Blockchain and Data Governance – Validating Information for Data Science

Abstract: Data validation and data governance are key to any data science project, especially within regulated industries such as healthcare and finance. Within biomedical research, the prevalence of scientific fraud has been a recurring issue within both the academic and commercial sectors. While the improvement of study reproducibility and data transparency may require a multifaceted approach, the use of emerging cryptographic technologies may reduce the risk of fraudulent data practices and boost the confidence in conclusions made by the scientific community. The recent expansion of blockchain technology provides a novel approach that can be used to rapidly deploy cryptographically-secure data validation and audit trails with open source technology.

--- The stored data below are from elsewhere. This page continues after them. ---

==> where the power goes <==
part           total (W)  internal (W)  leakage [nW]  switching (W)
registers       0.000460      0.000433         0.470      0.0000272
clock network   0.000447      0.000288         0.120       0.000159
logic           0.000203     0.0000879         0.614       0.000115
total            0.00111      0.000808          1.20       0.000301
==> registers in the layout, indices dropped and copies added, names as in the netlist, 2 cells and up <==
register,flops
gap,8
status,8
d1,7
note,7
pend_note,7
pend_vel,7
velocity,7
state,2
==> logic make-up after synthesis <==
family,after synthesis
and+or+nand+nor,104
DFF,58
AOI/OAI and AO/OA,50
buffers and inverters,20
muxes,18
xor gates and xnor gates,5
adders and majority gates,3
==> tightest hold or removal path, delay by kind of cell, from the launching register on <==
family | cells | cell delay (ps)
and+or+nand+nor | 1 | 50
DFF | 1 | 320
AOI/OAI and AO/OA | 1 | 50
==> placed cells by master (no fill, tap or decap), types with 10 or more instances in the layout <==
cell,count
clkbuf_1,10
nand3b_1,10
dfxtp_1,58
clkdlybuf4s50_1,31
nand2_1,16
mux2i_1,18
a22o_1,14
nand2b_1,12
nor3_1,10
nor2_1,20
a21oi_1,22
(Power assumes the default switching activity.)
File: config.mk
export PLATFORM = sky130hd
export DESIGN_NAME = serv_rf_ram_wbuf
export DESIGN_NICKNAME = d
export VERILOG_FILES = /design/src/rtl/serv_rf_pkg.sv /design/src/rtl/serv_rf_ram_wbuf_chk.sv /design/src/rtl/serv_rf_wbuf.sv /design/src/rtl/serv_rf_ram_wbuf.sv
export SDC_FILE = /design/constraint.sdc
export NUM_CORES = 1
export LEC_CHECK = 0
export BUFFER_PORTS_ARGS = -buffer_cell sky130_fd_sc_hd__buf_2
export CAP_MARGIN = 20
export CORE_MARGIN = 1.5
export CORE_UTILIZATION = 32
export CTS_CLUSTER_DIAMETER = 30
export DETAILED_ROUTE_END_ITERATION = 8
export HOLD_SLACK_MARGIN = 0.03
export PLACE_DENSITY = 0.57
export SYNTH_ARGS = -nofsm -noshare
export SYNTH_HDL_FRONTEND = slang
export SYNTH_SLANG_ARGS = --single-unit
File: constraint.sdc
create_clock -name i_clk -period 11.8 [get_ports i_clk]
set_input_delay 2.95 -clock i_clk [delete_from_list [all_inputs] [get_ports i_clk]]
set_output_delay 2.95 -clock i_clk [all_outputs]
set_load 0.01 [all_outputs]
File: src/rtl/serv_rf_pkg.sv
// Shared types for the buffered SERV register-file RAM wrapper: buffer entry,
// port-operation encoding, the default macro depth and a parity helper.
package serv_rf_pkg;

   // Entries are sized for the widest legal configuration; narrower builds zero-extend.
   localparam int RF_AW_MAX = 16;
   localparam int RF_DW_MAX = 8;

   typedef struct packed {
      logic [RF_AW_MAX-1:0] addr;
      logic [RF_DW_MAX-1:0] data;
   } wbuf_entry_t;

   typedef enum logic [1:0] {
      PORT_IDLE  = 2'd0,
      PORT_READ  = 2'd1,
      PORT_DRAIN = 2'd2,
      PORT_FULL  = 2'd3
   } port_op_e;

   function automatic int rf_depth(input int width, input int csr_regs);
      return 32 * (32 + csr_regs) / width;
   endfunction

   function automatic logic even_par(input logic [RF_DW_MAX-1:0] data);
      return ^data;
   endfunction

endpackage

File: src/rtl/serv_rf_ram_wbuf_chk.sv
// Simulation checks for the buffered RF wrapper: addresses in range and
// buffer entries free of stray bits above the configured widths.
module serv_rf_ram_wbuf_chk
   import serv_rf_pkg::*;
#(
   parameter int width = 2,
   parameter int depth = 576,
   parameter int AW    = 10
) (
   input logic                 clk_i,
   input logic                 rst_ni,
   input logic                 wen_i,
   input logic [AW-1:0]        waddr_i,
   input logic                 ren_i,
   input logic [AW-1:0]        raddr_i,
   input wbuf_entry_t          oldest_i,
   input logic [RF_DW_MAX-1:0] hit_data_i
);

   a_waddr_range: assert property (@(posedge clk_i) disable iff (!rst_ni)
      wen_i |-> (32'(waddr_i) < depth));
   a_raddr_range: assert property (@(posedge clk_i) disable iff (!rst_ni)
      ren_i |-> (32'(raddr_i) < depth));
   a_oldest_clean: assert property (@(posedge clk_i) disable iff (!rst_ni)
      ((oldest_i.data >> width) == RF_DW_MAX'(0)) && (oldest_i.addr < RF_AW_MAX'(depth)));
   a_hit_clean: assert property (@(posedge clk_i) disable iff (!rst_ni)
      (hit_data_i >> width) == RF_DW_MAX'(0));

endmodule

File: src/rtl/serv_rf_wbuf.sv
// Write buffer: shift FIFO (slot 0 oldest) with a newest-match address compare
// against every valid slot, evaluated on the current (pre-push) contents.
module serv_rf_wbuf
   import serv_rf_pkg::*;
#(
   parameter int WBUF_DEPTH = 2,
   parameter int AW         = 10,
   parameter int CW         = 2
) (
   input  logic                 clk_i,
   input  logic                 rst_ni,
   input  logic                 push_i,
   input  wbuf_entry_t          push_entry_i,
   input  logic                 pop_i,
   input  logic [AW-1:0]        raddr_i,
   output logic [CW-1:0]        count_o,
   output wbuf_entry_t          oldest_o,
   output logic                 hit_o,
   output logic [RF_DW_MAX-1:0] hit_data_o
);

   wbuf_entry_t   entry_q [WBUF_DEPTH];
   wbuf_entry_t   entry_d [WBUF_DEPTH];
   logic [CW-1:0] count_q, count_d, widx_s;

   // FIFO next state: pop shifts toward slot 0, push lands behind the survivors
   always_comb begin
      entry_d = entry_q;
      widx_s  = count_q;
      if (pop_i) begin
         for (int i = 0; i < WBUF_DEPTH - 1; i++) begin
            entry_d[i] = entry_q[i+1];
         end
         entry_d[WBUF_DEPTH-1] = '0;
         widx_s = count_q - CW'(1);
      end else begin
         widx_s = count_q;
      end
      for (int i = 0; i < WBUF_DEPTH; i++) begin
         entry_d[i] = (push_i && (CW'(i) == widx_s)) ? push_entry_i : entry_d[i];
      end
      count_d = count_q + CW'(push_i) - CW'(pop_i);
   end

   // Later slots are younger, so the last match in slot order wins
   always_comb begin
      hit_o      = 1'b0;
      hit_data_o = '0;
      for (int i = 0; i < WBUF_DEPTH; i++) begin
         if ((CW'(i) < count_q) && (entry_q[i].addr == RF_AW_MAX'(raddr_i))) begin
            hit_o      = 1'b1;
            hit_data_o = entry_q[i].data;
         end else begin
            hit_o      = hit_o;
            hit_data_o = hit_data_o;
         end
      end
   end

   // Buffer state register
   always_ff @(posedge clk_i or negedge rst_ni) begin
      if (!rst_ni) begin
         count_q <= '0;
         for (int i = 0; i < WBUF_DEPTH; i++) begin
            entry_q[i] <= '0;
         end
      end else begin
         count_q <= count_d;
         entry_q <= entry_d;
      end
   end

   assign count_o  = count_q;
   assign oldest_o = entry_q[0];

endmodule

File: src/rtl/serv_rf_ram_wbuf.sv
// SERV RF wrapper: single-port macro behind a write buffer; reads win the port,
// writes drain on idle cycles or when the buffer is full. RF_PARITY_EN adds parity.
module serv_rf_ram_wbuf
   import serv_rf_pkg::*;
#(
   parameter int width      = 2,
   parameter int csr_regs   = 4,
   parameter int depth      = rf_depth(width, csr_regs),
   parameter int WBUF_DEPTH = 2
) (
   input  logic                     i_clk,
   input  logic                     i_rst_n,
   input  logic [$clog2(depth)-1:0] i_waddr,
   input  logic [width-1:0]         i_wdata,
   input  logic                     i_wen,
   output logic                     o_wready,
   input  logic [$clog2(depth)-1:0] i_raddr,
   input  logic                     i_ren,
   output logic                     o_rready,
   output logic [width-1:0]         o_rdata,
   output logic                     o_rvalid,
   output logic                     o_rerr
);

   localparam int AW = $clog2(depth);
   localparam int CW = $clog2(WBUF_DEPTH + 1);
`ifdef RF_PARITY_EN
   localparam int MW = width + 1;
`else
   localparam int MW = width;
`endif

   logic [CW-1:0]        count_s;
   wbuf_entry_t          oldest_s, push_entry_s;
   logic                 hit_s, full_s, push_s, pop_s, mem_ce_s, mem_we_s;
   logic [RF_DW_MAX-1:0] hit_data_s;
   port_op_e             op_s;
   logic [AW-1:0]        mem_addr_s;
   logic [MW-1:0]        mem_wdata_s, mem_rword_s;
   logic [MW-1:0]        mem_q [depth];
   logic [width-1:0]     rdata_q, rdata_d;
   logic                 rvalid_q, rvalid_d;

   assign full_s       = (count_s == CW'(WBUF_DEPTH));
   assign o_wready     = ~full_s;
   assign o_rready     = ~full_s;
   assign push_s       = i_wen & ~full_s;
   assign push_entry_s = '{addr: RF_AW_MAX'(i_waddr), data: RF_DW_MAX'(i_wdata)};

   serv_rf_wbuf #(.WBUF_DEPTH(WBUF_DEPTH), .AW(AW), .CW(CW)) u_wbuf (
      .clk_i(i_clk), .rst_ni(i_rst_n), .push_i(push_s), .push_entry_i(push_entry_s),
      .pop_i(pop_s), .raddr_i(i_raddr), .count_o(count_s), .oldest_o(oldest_s),
      .hit_o(hit_s), .hit_data_o(hit_data_s)
   );

   // Port arbitration: full buffer beats reads, reads beat opportunistic drains
   always_comb begin
      op_s = PORT_IDLE;
      if (full_s) begin
         op_s = PORT_FULL;
      end else if (i_ren) begin
         op_s = PORT_READ;
      end else if (count_s != CW'(0)) begin
         op_s = PORT_DRAIN;
      end else begin
         op_s = PORT_IDLE;
      end
   end

   // Macro control derived from the selected port operation
   always_comb begin
      mem_ce_s   = 1'b0;
      mem_we_s   = 1'b0;
      pop_s      = 1'b0;
      mem_addr_s = oldest_s.addr[AW-1:0];
      case (op_s)
         PORT_READ: begin
            mem_ce_s   = 1'b1;
            mem_addr_s = i_raddr;
         end
         PORT_DRAIN, PORT_FULL: begin
            mem_ce_s = 1'b1;
            mem_we_s = 1'b1;
            pop_s    = 1'b1;
         end
         PORT_IDLE: mem_ce_s = 1'b0;
         default:   mem_ce_s = 1'b0;
      endcase
   end

`ifdef RF_PARITY_EN
   assign mem_wdata_s = {even_par(RF_DW_MAX'(oldest_s.data[width-1:0])), oldest_s.data[width-1:0]};
`else
   assign mem_wdata_s = oldest_s.data[width-1:0];
`endif
   assign mem_rword_s = mem_q[mem_addr_s];

   // Macro storage: contents survive reset
   always_ff @(posedge i_clk) begin
      if (mem_ce_s && mem_we_s) begin
         mem_q[mem_addr_s] <= mem_wdata_s;
      end
   end

   // Read result: forwarded buffer data overrides the macro word
   always_comb begin
      rvalid_d = (op_s == PORT_READ);
      rdata_d  = rdata_q;
      if (op_s == PORT_READ) begin
         rdata_d = hit_s ? hit_data_s[width-1:0] : mem_rword_s[width-1:0];
      end else begin
         rdata_d = rdata_q;
      end
   end

   // Read output registers
   always_ff @(posedge i_clk or negedge i_rst_n) begin
      if (!i_rst_n) begin
         rdata_q  <= '0;
         rvalid_q <= 1'b0;
      end else begin
         rdata_q  <= rdata_d;
         rvalid_q <= rvalid_d;
      end
   end

   assign o_rdata  = rdata_q;
   assign o_rvalid = rvalid_q;

`ifdef RF_PARITY_EN
   logic rerr_q, rerr_d;

   assign rerr_d = (op_s == PORT_READ) && !hit_s && (^mem_rword_s);

   // Parity error flag, pulsed alongside o_rvalid for macro-sourced reads
   always_ff @(posedge i_clk or negedge i_rst_n) begin
      if (!i_rst_n) begin
         rerr_q <= 1'b0;
      end else begin
         rerr_q <= rerr_d;
      end
   end

   assign o_rerr = rerr_q;
`else
   assign o_rerr = 1'b0;
`endif

   serv_rf_ram_wbuf_chk #(.width(width), .depth(depth), .AW(AW)) u_chk (
      .clk_i(i_clk), .rst_ni(i_rst_n), .wen_i(i_wen), .waddr_i(i_waddr),
      .ren_i(i_ren), .raddr_i(i_raddr), .oldest_i(oldest_s), .hit_data_i(hit_data_s)
   );

endmodule

# After elaboration in Yosys (flattened, before gate mapping)
# Memory sizes are Yosys's and may differ from the RTL's.
# Cells that the tools add are included.
dict set report totals {
  register_bits 47
  mem_bits_rw 1152
  output_inout_bits 6
  wordCells 51
  mem_count 1
}
# memory depth width rd rd_ports_with_merged_regs write_ports line
set memory_table {}
lappend memory_table {mem_q 576 2 1 0 1 serv_rf_ram_wbuf.sv:40} ;# logic [MW-1:0] mem_q [depth];
dict set report op_classes {
  add_sub_neg 3
  n_lt_le_gt_ge 2
  n_eq_ne 7
  muxes 17
  bitwise 2
  n_reduce_logical 12
}
# op count
set op_table {}
lappend op_table {{two-way mux 24 bit} 2}
lappend op_table {{two-way mux 48 bit} 1}
lappend op_table {{equality test 16 x 10 -> 1 bit} 2}
lappend op_table {{two-way mux 2 bit} 7}
lappend op_table {{two-way mux 10 bit} 1}
lappend op_table {{equality test 2 bit, second input constant} 3}
lappend op_table {{nonzero test 2 bit} 3}
lappend op_table {{logical AND 1 bit} 5}
lappend op_table {{two-way mux 1 bit} 5}
lappend op_table {{zero test 2 bit} 2}
lappend op_table {{less-than comparator 1 x 2 -> 1 bit, first input constant} 2}
lappend op_table {{OR reduction 3 bit} 1}
lappend op_table {{adder 2 x 1 -> 2 bit} 1}
lappend op_table {{equality test 1 x 2 -> 1 bit, first input constant} 1}
lappend op_table {{equality test 2 x 1 -> 1 bit, second input constant} 1}
lappend op_table {{one-hot mux 1 bit (2 select lines)} 1}
lappend op_table {{OR reduction 2 bit} 1}
lappend op_table {{subtractor 2 x 1 -> 2 bit} 1}
lappend op_table {{subtractor 2 x 1 -> 2 bit, second input constant} 1}
lappend op_table {{AND 1 bit} 1}
lappend op_table {{NOT 1 bit} 1}

# Longest topological paths before layout
# Gate-level depths: netlist (run 1).
dict set report depth {
  depth_word 11
  depth_mapped 17
  depth_no_buf 12
}

# Hierarchy
# A second synthesis (run 1) with hierarchy kept.
dict set report hier_totals {
  hier_cells 3661
  area_unflattened_um2 51110.3
}
# module instances cells_each area_per_inst_um2
set by_module_without_submodules {}
lappend by_module_without_submodules {serv_rf_ram_wbuf 1 3354 48193.7}
lappend by_module_without_submodules {serv_rf_wbuf 1 307 2916.5}

# Least setup slack after synthesis (run 1)
# OpenSTA, ideal clock, no wires.
dict set report synth_path {
  kind {register to register}
  from {register u_wbuf.entry_q, in the netlist u_wbuf.oldest_o[0]}
  to {memory mem_q[0][0] in the netlist's numbering, data pin}
  t_arrival_ns 6.793
  path_slack_ns 3.450
  stages_incl_launch_ff 1
  synth_period_minus_slack_ns 8.350
  cell_sequence {dfrtp_1}
}
# element line
set synth_lines {}
lappend synth_lines {{from (decl)} serv_rf_wbuf.sv:22} ;# wbuf_entry_t entry_q [WBUF_DEPTH];
lappend synth_lines {{from (signal assigned)} serv_rf_wbuf.sv:69} ;# entry_q <= entry_d;
lappend synth_lines {{to (decl)} serv_rf_ram_wbuf.sv:40}
# Straight into the memory's write port.

# Worst setup path in the final report (run 1)
dict set report layout_path {
  from {input i_ren}
  to {register rdata_q[1], in the netlist o_rdata[1]}
}
dict set report layout_via {
  elab_chain_cells 6
}
# element line
set layout_lines {}
lappend layout_lines {{from (decl)} serv_rf_ram_wbuf.sv:18} ;# input logic i_ren,
lappend layout_lines {{two-way mux 2 bit (*)} serv_rf_ram_wbuf.sv:61} ;# end else if (i_ren) begin
lappend layout_lines {{two-way mux 2 bit (*)} serv_rf_ram_wbuf.sv:59} ;# if (full_s) begin
lappend layout_lines {{equality test 2 x 1 -> 1 bit (*)} {serv_rf_ram_wbuf.sv:76, serv_rf_ram_wbuf.sv:109}}
lappend layout_lines {{two-way mux 10 bit} serv_rf_ram_wbuf.sv:76} ;# case (op_s)
lappend layout_lines {{memory read (576 x 2 bit)} n/a}
lappend layout_lines {{two-way mux 2 bit} serv_rf_ram_wbuf.sv:110} ;# rdata_d = hit_s ? hit_data_s[width-1:0] : mem_rword_s[width-1:0];
lappend layout_lines {{to (signal assigned)} serv_rf_ram_wbuf.sv:122} ;# rdata_q <= rdata_d;
lappend layout_lines {{to (decl)} serv_rf_ram_wbuf.sv:41} ;# logic [width-1:0] rdata_q, rdata_d;
# Mark *: on every way between the ends. The rest lies on a longest branch, timed or not.
# A chain may end at the register's enable or synchronous reset.

==> results of run 1 <==
==> critical path: cells and delay by family <==
kind | cells | cell delay, ns
AO/OA/AOI/OAI | 6 | 1.42
buffers and inverters | 4 | 1.17
AND/OR/NAND/NOR | 3 | 1.43
==> cells by family after synthesis <==
logic type | after synthesis | share of synthesized area
xor gates and xnor gates | 21 | 0.00392
muxes | 6 | 0.00157
other | 1 | 0.0000799
DFF | 1181 | 0.752
adders and majority gates | 4 | 0.00107
buffers and inverters | 277 | 0.0278
and+or+nand+nor | 970 | 0.0882
AOI/OAI and AO/OA | 806 | 0.125
==> through the flow <==
stage	setup slack [ns]	instances	hold slack, ns
global route	5.08	5460	0.587
floorplan	3.45	3266	0.489
detailed placement	4.55	5023	0.541
finish	5.04	5460	0.545
global placement	4.56	5020	0.535
CTS	5.38	5459	0.551
==> registers in the layout, summed over array words and instances, names as in the netlist <==
name	flops
u_wbuf.oldest_o	12
o_rdata	2
mem_q	1152
u_wbuf.count_o	2
u_wbuf.entry_q	12
o_rvalid	1
==> area by class of cell <==
cell class | count | area, sq um
Multi-Input combinational cell | 1808 | 10400
Clock inverter | 189 | 2330
Clock buffer | 247 | 5840
Fill cell | 13200 | 88300
Inverter | 7 | 26.3
Tap cell | 1917 | 2400
Sequential cell | 1181 | 35300
Timing Repair Buffer | 111 | 926
==> cell usage after synthesis, drive strengths merged, types with 2 or more instances <==
cell type	count
a211o	3
a21oi	136
a221oi	82
a22o	82
a22oi	413
a311oi	2
a31o	4
a31oi	27
and2	9
and4bb	2
buf	136
clkbuf	134
dfrtp	29
edfxtp	1152
ha	4
inv	7
mux2i	5
nand2	133
nand3	147
nand3b	4
nand4	8
nor2	560
nor2b	2
nor3	54
nor3b	2
nor4	35
o21ai	2
o22ai	45
o31ai	4
or4	6
or4b	3
xnor2	10
xor2	11
==> worst max-delay path by stage <==
| stage | end | slack (ns) | cells past startpoint |
|---|---|---|---|
| finish | o_rdata[1]$_DFFE_PN0N_ | 5.04 | 13 |
| detailed placement | o_rdata[1]$_DFFE_PN0N_ | 4.55 | 13 |
| global route | o_rdata[1]$_DFFE_PN0N_ | 5.08 | 13 |
| global placement | o_rdata[1]$_DFFE_PN0N_ | 4.56 | 13 |
| floorplan | mem_q[0][0]$_DFFE_PP_ | 3.45 | 0 |
| CTS | o_rdata[1]$_DFFE_PN0N_ | 5.38 | 13 |
==> per-layer routing <==
layer  global-route usage  share of wire  up-vias
met5                    0              0        -
met4               0.0608          0.026        0
met2                0.286           0.48     1447
met1                0.237           0.41    15200
met3               0.0351          0.085      231
li1                     -              -    13100
==> power breakdown <==
group	internal, W	switching [W]
sequential	0.00525	0.000159
clock	0.00449	0.00224
combinational	0.000737	0.00219
==> reports/results.tsv, run 1 <==
stage	metric	value	unit
critical_path	CP max FO	161	
grt	Remaining Overflow, GRT	0	
sta	Peak Freq	0.148	GHz
run	max_cap viols	0	
clock_network	# resized after CTS	0	
routing	Starting DRT DRC Count	3459	
routing	final wirelength	134000	microns
critical_path	Max stage delay cell, worst path	or4_1	
placement	port bufs	30	
synth	Synthesized Nets	3296	
clock_network	clk buf depth	3	
sta	Final period util	0.572	
clock_network	Root Buffer	clkbuf_16	
power_and_ir_drop	maximum VDD drop	0.000204	V
sta	max-slew violation count	0	
sta	setup TNS	0	ns
sta	final worst path period need	6.76	ns
routing	drt wl/cell	24.5	microns
routing	Final ANT Viol Nets	0	
die	Initial Util	0.323	
synth	Synth Instances	3266	
layout	Final nets	3369	
die	DIE HEIGHT	386	microns
critical_path	r2r endpoint	o_rdata[1]$_DFFE_PN0N_	
layout	post-route cell area	57300	sq um
synth	EDFF count, synth	1152	
sta	count of final hold-check violations	0	
critical_path	R2R depth	14	
die	Core Footprint	146000	sq um
synth	syn_area_per_cell	14.4	sq um
placement	DP HPWL	72200	microns
sta	Rel. slew slack	0.197	
power_and_ir_drop	PwrDens	263	nW/um^2
clock_network	hold_buf cts	0	
critical_path	CP Data Arrival Time	7.38	ns
synth	cell area after synthesis	47000	sq um
grt	GRT Total Usage	0.177	
grt	largest net degree at the start of global routing	162	
clock_network	# clock sinks	1181	
synth	Yosys top cell by area	edfxtp_1	
layout	Syn-to-layout area delta	22.0	%
routing	# DRC	0	
synth	#FFs+latches synth	1181	
critical_path	Cell Chain, Critical Path	buf_2 -> nand2b_4 -> inv_2 -> o31ai_4 -> buf_4 -> buf_12 -> a22oi_1 -> a21oi_1 -> nor4_1 -> a31oi_1 -> or4_1 -> a222oi_1 -> a31oi_1	
layout	Final Util	0.393	
critical_path	Crit Path Category	in2reg	
synth	synth unique cells	59	
sta	worst slew pin tran	1.20	ns
layout	most common cell after layout, fill and taps aside	edfxtp_1	
synth	Synth area leaders	edfxtp_1 74%, a22oi_1 6.6%, nor2_1 4.5%, nand3_1 1.6%, dfrtp_1 1.5%	
power_and_ir_drop	total power	0.0151	W
sta	Final setup viols	0	
die	die area	149000	sq um
synth	Async S/R FF share, synth	0.0246	
layout	commonest cells after routing, fill and taps aside	1152 x edfxtp_1, 560 x nor2_1, 412 x a22oi_1, 231 x clkbuf_16, 147 x nand3_1	
placement	placed cell area	49100	sq um
synth	sequential fraction of the synthesis area	0.752	
critical_path	Worst setup SP type	input port	
synth	Synthesis Warnings	0	
min_path	Hold Path Sink	u_wbuf.entry_q[10]$_DFFE_PN0P_	
synth	post-synth top area share	0.737	
clock_network	clock slew at reported path FFs	0.05	ns
die	boundary pin count	32	
run_status	run status	finished, final reports clean	
grt	initial antenna violation count	4	
grt	first-pass GRT wire length	195000	microns
clock_network	worst-skew pair later-pin latency	0.80	ns
clock_network	Inserted Clock Buffers	230	
sta	unrepaired setup endpoints after global routing	false	
sta	clk_skew	0.0425	ns
layout	# diodes	0	
routing	Initial DRT Pass Iterations	5	
grt	vias in the first global route	29700	
layout	fraction of layout cells with a size suffix above 1	0.151	
min_path	hold depth	2	
clock_network	CTS tree	yes	
clock_network	# Post-CTS Setup Buffers	0	
critical_path	Largest stage delay, worst path	0.75	ns
critical_path	Crit Reg-Reg Startpoint	u_wbuf.count_o[0]$_DFF_PN0_	
die	row cnt	140	
die	Die W	386	microns
critical_path	critical path endpoint category	flop	
min_path	Hold Crit Class	reg2reg	
critical_path	CP Launch Point	i_ren	
routing	vias per cell	5.48	
critical_path	Worst EP required	12.43	ns
placement	gpl congestion	0.805	
clock_network	H-tree Lvls	4	
synth	Top FF cell, synth	edfxtp_1	
critical_path	most used cell, CP	a31oi_1	
min_path	hold_sp	u_wbuf.entry_q[10]$_DFFE_PN0P_	
routing	DR vias	29900	
critical_path	Reg2Reg Setup Slack	6.33	ns
power_and_ir_drop	P_leak	17.8	nW
No activity file was read; power rests on OpenSTA's default activity.
==> run 2, diff against run 1 <==
- PLACE_DENSITY: 0.57 -> 0.59
- clock period: 11.8 -> 5.9 ns (I/O delays scaled with it)
==> run 2 against run 1 <==
Effect of this change: register-to-register slack lost 5.2 ns; sequential power grew 98%; die area is the same; highest routed layer unchanged; worst setup slack lost 4.0 ns; combinational power grew 110%; clock-buffer cell count shrank 4; worst hold slack gained 0.012 ns; via count grew 1.6%; wire length grew 2.5%; clock skew shrank 0.012 ns; core utilization shrank 0.10 points; global-route usage grew 0.41 points.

In this session, we will demonstrate how blockchain can be used as a central component in data acquisition workflows to ensure data authenticity, permissions, and an efficient governance pipeline. Along with workshop participants, we will implement an integrated private/public blockchain application with MultiChain and the Ethereum network. Using the open source data flow application NiFi, we will then architect a platform that can be used to provide a robust data governance structure for nearly any big data project. We will include basic topics such as general blockchain architecture and approaches, specific technical implementation and Python code samples for the blockchain-based data governance application, and a demonstration web interface to visualize data and reports within the platform that participants can quickly adapt to many industries. We will conclude with additional examples of high-value use cases of blockchain within big data and data science projects.